WHAT THIS TASK INVOLVES >>
Go through the entries and say how many lines contain the string "constraint". The number is the whole answer.

^^^^^^^^^^^^^^^^

What follows belongs to an exercise in optimizing a design on an open flow for small area, a short achievable clock period and few clock cycles; a production flow would make more cautious choices. At most, simulation tests tie the RTL to the original design; equivalence was not proved. Only the layout flow was run in runs 1 to 4; the RTL was not checked for function there.

$ cat flow/config.mk
export PLATFORM = sky130hd
export DESIGN_NAME = kz_imgdigest
export DESIGN_NICKNAME = kz_imgdigest
export VERILOG_FILES = /design/flow/design.v
export SDC_FILE = /design/flow/constraint.sdc
export NUM_CORES = 4
export LEC_CHECK = 0
export CAP_MARGIN = 20
export CORE_MARGIN = 2
export CORE_UTILIZATION = 40
export SETUP_SLACK_MARGIN = 5
export SLEW_MARGIN = 20
$ cat flow/constraint.sdc
create_clock -name core_clock -period 10.0 [get_ports {clk}]
set_input_delay 2.0000 -clock core_clock [delete_from_list [all_inputs] [get_ports {clk}]]
set_output_delay 2.0000 -clock core_clock [all_outputs]
set_load 0.01 [all_outputs]
$ cat flow/design.v
module kz_imgdigest (
    input  wire         clk,
    input  wire         rst,         
    input  wire         in_valid,
    output wire         in_ready,
    input  wire [35:0]  in_w0,       
    input  wire [35:0]  in_w1,       
    input  wire         in_last,     
    output reg          out_valid,   
    output wire [255:0] digest       
);
    function [31:0] rotr(input [31:0] x, input integer n);
        rotr = (x >> n) | (x << (32 - n));
    endfunction
    function [31:0] bsig0(input [31:0] x);
        bsig0 = rotr(x, 2) ^ rotr(x, 13) ^ rotr(x, 22);
    endfunction
    function [31:0] bsig1(input [31:0] x);
        bsig1 = rotr(x, 6) ^ rotr(x, 11) ^ rotr(x, 25);
    endfunction
    function [31:0] ssig0(input [31:0] x);
        ssig0 = rotr(x, 7) ^ rotr(x, 18) ^ (x >> 3);
    endfunction
    function [31:0] ssig1(input [31:0] x);
        ssig1 = rotr(x, 17) ^ rotr(x, 19) ^ (x >> 10);
    endfunction
    function [63:0] csa(input [31:0] x, input [31:0] y, input [31:0] z);
        csa = {((x & y) | (x & z) | (y & z)) << 1, x ^ y ^ z};
    endfunction
    wire [5:0]  kidx;
    reg  [31:0] kt;
    always @* begin
        case (kidx)
            6'd0:  kt = 32'h428a2f98; 6'd1:  kt = 32'h71374491;
            6'd2:  kt = 32'hb5c0fbcf; 6'd3:  kt = 32'he9b5dba5;
            6'd4:  kt = 32'h3956c25b; 6'd5:  kt = 32'h59f111f1;
            6'd6:  kt = 32'h923f82a4; 6'd7:  kt = 32'hab1c5ed5;
            6'd8:  kt = 32'hd807aa98; 6'd9:  kt = 32'h12835b01;
            6'd10: kt = 32'h243185be; 6'd11: kt = 32'h550c7dc3;
            6'd12: kt = 32'h72be5d74; 6'd13: kt = 32'h80deb1fe;
            6'd14: kt = 32'h9bdc06a7; 6'd15: kt = 32'hc19bf174;
            6'd16: kt = 32'he49b69c1; 6'd17: kt = 32'hefbe4786;
            6'd18: kt = 32'h0fc19dc6; 6'd19: kt = 32'h240ca1cc;
            6'd20: kt = 32'h2de92c6f; 6'd21: kt = 32'h4a7484aa;
            6'd22: kt = 32'h5cb0a9dc; 6'd23: kt = 32'h76f988da;
            6'd24: kt = 32'h983e5152; 6'd25: kt = 32'ha831c66d;
            6'd26: kt = 32'hb00327c8; 6'd27: kt = 32'hbf597fc7;
            6'd28: kt = 32'hc6e00bf3; 6'd29: kt = 32'hd5a79147;
            6'd30: kt = 32'h06ca6351; 6'd31: kt = 32'h14292967;
            6'd32: kt = 32'h27b70a85; 6'd33: kt = 32'h2e1b2138;
            6'd34: kt = 32'h4d2c6dfc; 6'd35: kt = 32'h53380d13;
            6'd36: kt = 32'h650a7354; 6'd37: kt = 32'h766a0abb;
            6'd38: kt = 32'h81c2c92e; 6'd39: kt = 32'h92722c85;
            6'd40: kt = 32'ha2bfe8a1; 6'd41: kt = 32'ha81a664b;
            6'd42: kt = 32'hc24b8b70; 6'd43: kt = 32'hc76c51a3;
            6'd44: kt = 32'hd192e819; 6'd45: kt = 32'hd6990624;
            6'd46: kt = 32'hf40e3585; 6'd47: kt = 32'h106aa070;
            6'd48: kt = 32'h19a4c116; 6'd49: kt = 32'h1e376c08;
            6'd50: kt = 32'h2748774c; 6'd51: kt = 32'h34b0bcb5;
            6'd52: kt = 32'h391c0cb3; 6'd53: kt = 32'h4ed8aa4a;
            6'd54: kt = 32'h5b9cca4f; 6'd55: kt = 32'h682e6ff3;
            6'd56: kt = 32'h748f82ee; 6'd57: kt = 32'h78a5636f;
            6'd58: kt = 32'h84c87814; 6'd59: kt = 32'h8cc70208;
            6'd60: kt = 32'h90befffa; 6'd61: kt = 32'ha4506ceb;
            6'd62: kt = 32'hbef9a3f7; default: kt = 32'hc67178f2;
        endcase
    end
    localparam [255:0] IV = {
        32'h6a09e667, 32'hbb67ae85, 32'h3c6ef372, 32'ha54ff53a,
        32'h510e527f, 32'h9b05688c, 32'h1f83d9ab, 32'h5be0cd19
    };
    reg         act;         
    reg         ra;          
    reg  [5:0]  u;           
    reg         nb;          
    reg         fin;         
    reg  [3:0]  sc;          
    reg         fold;        
    reg         pro;         
    reg         r61;         
    reg         r62;         
    reg         first;       
    reg         rq;          
    reg  [95:0] sq;          
    reg  [3:0]  occ;         
    reg         lastin;      
    reg         padded;      
    reg         late;        
    reg  [27:0] bc;          
    reg         rdy;
    reg  [31:0] R [0:15];    
    reg  [31:0] va, vb, vc, vd, ve, vf, vg, vh;
    reg  [31:0] H0, H1, H2, H3, H4, H5, H6, H7;
    assign in_ready = rdy;
    assign digest   = {H0, H1, H2, H3, H4, H5, H6, H7};
    wire ini    = out_valid | rq;             
    wire idle   = !act;
    wire uz     = (u == 6'd0);
    wire u63    = (u == 6'd63);
    wire umid   = (u >= 6'd1) & (u <= 6'd14);
    wire usch   = (u >= 6'd15) & (u <= 6'd62);
    wire occ4   = (occ >= 4'd4);
    wire avail  = padded | lastin | occ4;
    wire req    = pro | (ra & umid) | (fold & nb);
    wire opt    = (idle | (ra & u63 & !fin)) & avail;
    wire stall  = (sc != 4'd0) | (req & !avail);
    wire ins    = !stall & (req | opt);
    wire acc    = in_valid & rdy;
    wire [127:0] eq = {sq, 8'h80, 24'd0};
    reg  [31:0]  qw;
    always @* begin
        case (occ)
            4'd0:  qw = eq[31:0];
            4'd1:  qw = eq[39:8];
            4'd2:  qw = eq[47:16];
            4'd3:  qw = eq[55:24];
            4'd4:  qw = eq[63:32];
            4'd5:  qw = eq[71:40];
            4'd6:  qw = eq[79:48];
            4'd7:  qw = eq[87:56];
            4'd8:  qw = eq[95:64];
            4'd9:  qw = eq[103:72];
            4'd10: qw = eq[111:80];
            4'd11: qw = eq[119:88];
            default: qw = eq[127:96];
        endcase
    end
    wire lenw  = padded & !late & (u == 6'd14);     
    wire [31:0] mw = padded ? (lenw ? {1'b0, bc, 3'b000} : 32'd0) : qw;
    reg         act_n, ra_n, nb_n, fin_n, lastin_n;
    reg  [5:0]  u_n;
    reg  [3:0]  sc_n, occ_p;
    always @* begin
        act_n = act; ra_n = ra; u_n = u; nb_n = nb; fin_n = fin;
        if (sc != 4'd0)
            sc_n = sc + 4'd1;
        else if (req & !avail)
            sc_n = 4'd1;
        else
            sc_n = 4'd0;
        if (!stall) begin
            if (idle) begin
                if (opt) begin act_n = 1'b1; u_n = 6'd0; end
            end else if (!ra) begin
                ra_n = 1'b1; u_n = 6'd1;
            end else begin
                u_n = u + 6'd1;
                if (u63) nb_n = opt;
                if (uz) begin
                    fin_n = 1'b0;
                    nb_n  = 1'b0;
                    if (!nb) begin act_n = 1'b0; ra_n = 1'b0; u_n = 6'd63; end
                end
            end
        end
        if (ins & lenw) fin_n = 1'b1;
        occ_p = occ;
        if (ins & !padded) occ_p = occ4 ? occ - 4'd4 : 4'd0;
        lastin_n = lastin & !(ins & lenw);
    end
    assign kidx    = u_n;
    wire occ_n_le3 = (occ_p <= 4'd3);
    wire occ_n_le7 = (occ_p <= 4'd7);
    wire u_n_mid   = (u_n >= 6'd1) & (u_n <= 6'd14);
    wire sure_n    = (sc_n == 4'd0) &
                     (!act_n | (act_n & !ra_n) | (ra_n & u_n_mid) |
                      (ra_n & (u_n == 6'd0) & nb_n) |
                      (ra_n & (u_n == 6'd63) & !fin_n));
    wire rdy_n     = !lastin_n & (occ_n_le3 | (occ_n_le7 & sure_n));
    always @(posedge clk) begin
        if (rst) begin
            act <= 1'b0; ra <= 1'b0; u <= 6'd63; nb <= 1'b0; fin <= 1'b0;
            sc <= 4'd0; out_valid <= 1'b0;
            fold <= 1'b0; pro <= 1'b0; r61 <= 1'b0; r62 <= 1'b0;
            first <= 1'b1;
            occ <= 4'd0; lastin <= 1'b0; padded <= 1'b0; late <= 1'b0;
            bc <= 28'd0; rdy <= 1'b0;
        end else begin
            act <= act_n; ra <= ra_n; u <= u_n; nb <= nb_n; fin <= fin_n;
            sc <= sc_n;
            fold <= ra_n & (u_n == 6'd0);
            pro  <= act_n & !ra_n;
            r61  <= ra_n & (u_n == 6'd62);
            r62  <= ra_n & (u_n == 6'd63);
            if (fold & !stall) first <= fin;
            out_valid <= fold & !stall & fin;
            rdy <= rdy_n & !acc;
            occ <= acc ? occ_p + 4'd9 : occ_p;
            if (acc) begin
                bc <= bc + 28'd9;
                if (in_last) lastin <= 1'b1;
            end
            if (ins) begin
                if (!padded) begin
                    if (!occ4) begin
                        padded <= 1'b1;
                        late   <= (u == 6'd13) | (u == 6'd14);
                    end else if (u63) begin
                        late   <= 1'b0;
                    end
                end else if (lenw) begin
                    padded <= 1'b0;
                    lastin <= 1'b0;
                    bc     <= 28'd0;
                    late   <= 1'b0;
                end else if (u63) begin
                    late   <= 1'b0;
                end
            end
        end
    end
    always @(posedge clk)
        if (acc) sq <= {sq[23:0], in_w0, in_w1};
    reg [31:0] kr;           
    always @(posedge clk) begin
        rq <= rst;
        kr <= kt;
    end
    wire [31:0] wsch = ssig1(R[14]) + R[9] + ssig0(R[1]) + R[0];
    integer i;
    always @(posedge clk) begin
        for (i = 0; i < 15; i = i + 1)
            R[i] <= R[i + 1];
        R[15] <= ins ? mw : (stall ? R[0] : wsch);
    end
    reg  [31:0] PA;          
    reg  [31:0] PE;          
    wire [31:0] hx  = fold ? H6 : (pro ? vh : vg);
    wire [31:0] dx  = fold ? H2 : (pro ? vd : vc);
    wire [31:0] h0s = first ? IV[255:224] : H0;
    wire [31:0] h0m = r62 ? h0s : 32'd0;
    wire [63:0] cp1 = csa(hx, kr, R[15]);
    wire [63:0] cp2 = csa(cp1[31:0], cp1[63:32], h0m);
    wire [31:0] pan = cp2[31:0] + cp2[63:32];
    wire [63:0] cq2 = csa(cp1[31:0], cp1[63:32], dx);
    wire [31:0] pen = cq2[31:0] + cq2[63:32];
    wire [31:0] h4f = (fold & first) ? IV[127:96] : H4;
    wire [31:0] h4e = fold ? h4f : 32'd0;
    wire [31:0] ch  = (ve & vf) ^ (~ve & vg);
    wire [31:0] s1  = bsig1(ve);
    wire [31:0] s0  = bsig0(va);
    wire [31:0] m0  = vb & vc;               
    wire [31:0] m1  = vb | vc;               
    wire [31:0] xs  = (va & (m1 ^ PA)) | (~va & (m0 ^ PA));
    wire [31:0] fs  = xs ^ ch;
    wire [31:0] mo  = (va & (m1 | PA)) | (~va & (m0 | PA));
    wire [31:0] mn  = (va & (m1 & PA)) | (~va & (m0 & PA));
    wire [31:0] fc  = (ch & mo) | (~ch & mn);
    wire [63:0] ca1 = csa(s1, s0, fs);
    wire [63:0] ca2 = csa(ca1[31:0], ca1[63:32], {fc[30:0], 1'b0});
    wire [31:0] an  = ca2[31:0] + ca2[63:32];
    wire [63:0] ce1 = csa(s1, ch, PE);
    wire [63:0] ce2 = csa(ce1[31:0], ce1[63:32], h4e);
    wire [31:0] en  = ce2[31:0] + ce2[63:32];
    wire [31:0] iva = r61 ? IV[159:128] : (r62 ? IV[191:160] : IV[223:192]);
    wire [31:0] ive = r61 ? IV[31:0]    : (r62 ? IV[63:32]   : IV[95:64]);
    wire [31:0] sa  = (first ? iva : H3) + va;
    wire [31:0] se  = (first ? ive : H7) + ve;
    wire        hen = (r61 | r62 | fold) & !stall;
    wire [255:0] rn = fold ? {an, sa, H1, H2, en, se, H5, H6}
                           : {an, va, vb, vc, en, ve, vf, vg};
    wire         ld = ini;
    always @(posedge clk) begin
        if (!stall) begin
            PA <= pan;
            PE <= pen;
        end
        if (ld | (ra & !stall))
            {va, vb, vc, vd, ve, vf, vg, vh} <= ld ? IV : rn;
        if (fold & !stall) begin
            H0 <= an;
            H4 <= en;
        end
        if (hen) begin
            H1 <= sa; H2 <= H1; H3 <= H2;
            H5 <= se; H6 <= H5; H7 <= H6;
        end
    end
endmodule
$ cat flow/run.sh
#!/bin/bash
# synth_recipe.tcl (not shown) runs the flow's synth.tcl, then flattens the netlist and writes it again
# the make line also repeats each setting of config.mk as NAME=value (left out here)
make -C /OpenROAD-flow-scripts/flow DESIGN_CONFIG=/design/flow/config.mk WORK_HOME=/design/flow/orfs CLKGATE_MAP_FILE= SYNTH_SCRIPT=/design/flow/synth_recipe.tcl finish
==> run notes, run 1 <==
status=complete, no violations; hold buffers post-CTS=0; Post-DP HPWL=193 mm; WHS=0.309 ns; Worst setup SP type=flip-flop; clock network latency to the later pin of the worst-skew pair=0.82 ns; Routed WL=between 200 and 300 mm; share of layout cells above drive strength 1=0.120; Synth Instances=between 6000 and 7000; Worst Setup End Kind=flip-flop; CTS HTree Levels=4; Placer Congestion=1.02; Post-Synth XOR/XNOR Area=0.0648; post-synthesis simple-gate area fraction=0.0952; Highest Clock Rate=199 MHz; DP Area=73900 um^2; total CTS buffers=141; number of fill cells=15295; CTS tree=built; DR WL/cell=28.5 um; share of the synthesized area in the top cell type=0.296; Initial Util=0.403; Top reg by flops=R; synth top area cells=edfxtp_1, dfxtp_1, fa_1, ha_1, xnor2_1; Die Area=174000 um^2; Worst Path Max Fanout=4; largest family of logic cells by synthesized area=adder cells; DR DRC count=0; Slew HR=0.133; Post-Synth Adder-Cell Area=0.150; EDFF count, synth=672; WHS Path Cells=0; Placed Cells=between 8000 and 9000; critical path data required time=approximately 11 ns; nets@finish=7447; pre-CTS setup slack=between 3 and 4 ns; Clock Tree Buf Depth=3; clock sink total=1273; Setup CP Type=reg2reg; routed vias=52252; Final ANT Viol Nets=0; vias per inst=slightly below 6; root buffer cell=clkbuf_16; design area=81500 um^2; area occupied by multi-input gates=34300 um^2; drt initial violations=6780; number of global-route vias before repair=49274; complex-gate fraction of the synthesized area=0.131; critical path data arrival time=5.60 ns; Synth Flop Type=edfxtp_1; Hold Crit Class=reg2reg; #FFs+latches synth=1273; ys async rst share=0; Post-Syn Area per Cell=~11 um^2; Final Hold Vio Count=0; cell area after synthesis=68100 um^2; Sequential Area=around 32000 um^2; Clock Pin Slew Worst Setup and Hold Paths=0.06 ns; Top Ports=334; GR Overflow Total=0; worst setup margin=just under 5 ns; commonest non-fill, non-tap cells in the layout=edfxtp_1, dfxtp_1, inv_1, nor2_1, nand2_1; first-pass GRT wire length=between 300 and 400 mm; Die X=417 um; Period Utilization, post-route=0.503; non-filler cells in the finished layout=9063; number of iterations in the first detailed-routing pass=9; Period minus WS final=5.03 ns; max-slew violations=0; Tot GR Track Use=0.290; FP Rows=151; largest net degree at the start of global routing=156; initial antenna violation count=22; synth warn=2; Final setup viols=0; path depth of the worst reg2reg path=18; Worst Max-Slew Pin Slew=1.29 ns; Layout Utilization=0.481; post-route setup TNS=0 ns; core region area=169000 um^2; post-synth cell types=99; height of the chip=approximately 420 um; post-synthesis sequential area ratio=0.473; Largest register FFs=512; RSZ-0062 raised after global routing=yes; Max-Cap Viols=0; post-synthesis mux area share=0.0393; area growth from synthesis to layout=19.6%; clk_skew=~0.037 ns; post-synth top area cell=edfxtp_1; I/O Buffers=333; Top Registers=R x512, sq x96; commonest non-fill, non-tap cell in the layout=edfxtp_1
-- final cells by class --
class,instances,share of cell area
clock buffers,182,0.0483
clock inverters,80,0.00950
diodes,2,0.0000614
inverters,522,0.0243
multi-input cells,4199,0.421
flip-flops and latches,1273,0.396
repair buffers,587,0.0678
well taps,2218,0.0340
-- path summary, 6_finish.rpt --
check                           start                   end  slack, ns
hold / removal        R[6][0]$_DFF_P_       R[5][0]$_DFF_P_       0.31
setup / recovery  vc[3]$_SDFFCE_PP0P_  va[31]$_SDFFCE_PP0P_       4.97
hold reg to reg       R[6][0]$_DFF_P_       R[5][0]$_DFF_P_       0.31
setup reg to reg  vc[3]$_SDFFCE_PP0P_  va[31]$_SDFFCE_PP0P_       4.97
-- critical path: stages, from the launching register on --
cell and delay (ns):
edfxtp_1 0.40, or2_4 0.29, inv_4 0.06, ha_4 0.19, mux2i_2 0.17, xor2_1 0.24
fa_1 0.46, fa_1 0.58, ha_4 0.23, a21oi_4 0.20, nor2_4 0.05, o31a_1 0.34
o32a_4 0.38, a21o_4 0.24, a41oi_4 0.24, a21oi_2 0.10, a211o_1 0.31, xnor2_1 0.14
and2_1 0.15
-- per-layer routing --
| metal | vias to the layer above | routed length [um] | global-route usage |
|---|---|---|---|
| met5 | - | 30 | 0 |
| met4 | 6 | 11900 | 0.119 |
| met3 | 435 | 26700 | 0.0637 |
| met2 | 2795 | 107000 | 0.412 |
| met1 | 26086 | 113000 | 0.424 |
| li1 | 22930 | - | - |
-- cells in the mapped netlist (all sizes together) (86+ instances only) --
| master | number |
|---|---|
| clkbuf | 210 |
| nor2 | 461 |
| buf | 86 |
| inv | 522 |
| fa | 281 |
| a22oi | 96 |
| edfxtp | 672 |
| mux2i | 265 |
| a21oi | 376 |
| o21ai | 321 |
| dfxtp | 601 |
| a21o | 98 |
| ha | 366 |
| nand2 | 408 |
| xnor2 | 384 |
| nand3 | 107 |
| xor2 | 120 |
-- cell families (layout without fill, tap and decap cells) --
family / after synthesis / after routing
multiplexers: 267 / 267
XOR/XNOR: 504 / 504
adder cells (fa/ha/maj): 648 / 648
AND/OR/NAND/NOR: 1402 / 1402
AO/OA/AOI/OAI: 1378 / 1378
buffers and inverters: 818 / 1371
flip-flops: 1273 / 1273
other: 0 / 2
-- what timing repair did --
action,in CTS,in global routing
pin swaps,65,92
setup endpoints to repair,199,86
resized for setup,159,141
gates cloned,3,0
setup buffers,81,76
==> run 2: changes to the inputs <==
--- a/flow/design.v
+++ b/flow/design.v
@@ -239,16 +239,11 @@
     wire [31:0] ch  = (ve & vf) ^ (~ve & vg);
     wire [31:0] s1  = bsig1(ve);
     wire [31:0] s0  = bsig0(va);
-    wire [31:0] m0  = vb & vc;               
-    wire [31:0] m1  = vb | vc;               
-    wire [31:0] xs  = (va & (m1 ^ PA)) | (~va & (m0 ^ PA));
-    wire [31:0] fs  = xs ^ ch;
-    wire [31:0] mo  = (va & (m1 | PA)) | (~va & (m0 | PA));
-    wire [31:0] mn  = (va & (m1 & PA)) | (~va & (m0 & PA));
-    wire [31:0] fc  = (ch & mo) | (~ch & mn);
-    wire [63:0] ca1 = csa(s1, s0, fs);
-    wire [63:0] ca2 = csa(ca1[31:0], ca1[63:32], {fc[30:0], 1'b0});
-    wire [31:0] an  = ca2[31:0] + ca2[63:32];
+    wire [31:0] maj = (va & vb) ^ (va & vc) ^ (vb & vc);
+    wire [63:0] ca1 = csa(s1, s0, maj);
+    wire [63:0] ca2 = csa(ca1[31:0], ca1[63:32], ch);
+    wire [63:0] ca3 = csa(ca2[31:0], ca2[63:32], PA);
+    wire [31:0] an  = ca3[31:0] + ca3[63:32];
     wire [63:0] ce1 = csa(s1, ch, PE);
     wire [63:0] ce2 = csa(ce1[31:0], ce1[63:32], h4e);
     wire [31:0] en  = ce2[31:0] + ce2[63:32];
==> run 2 against run 1 <==
Compared with the run above:
- highest routed layer unchanged
- synthesized cell count shrank 5.5%
- design area decreased by 2.9%
- core utilization grew 0.46 points
- critical path depth up 4
- critical endpoint is now va[26]$_SDFFCE_PP0P_
- largest cell class is now registers
- via count down 5.6%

^^^^^^^^^^^^^^^^

SOLUTION >>
2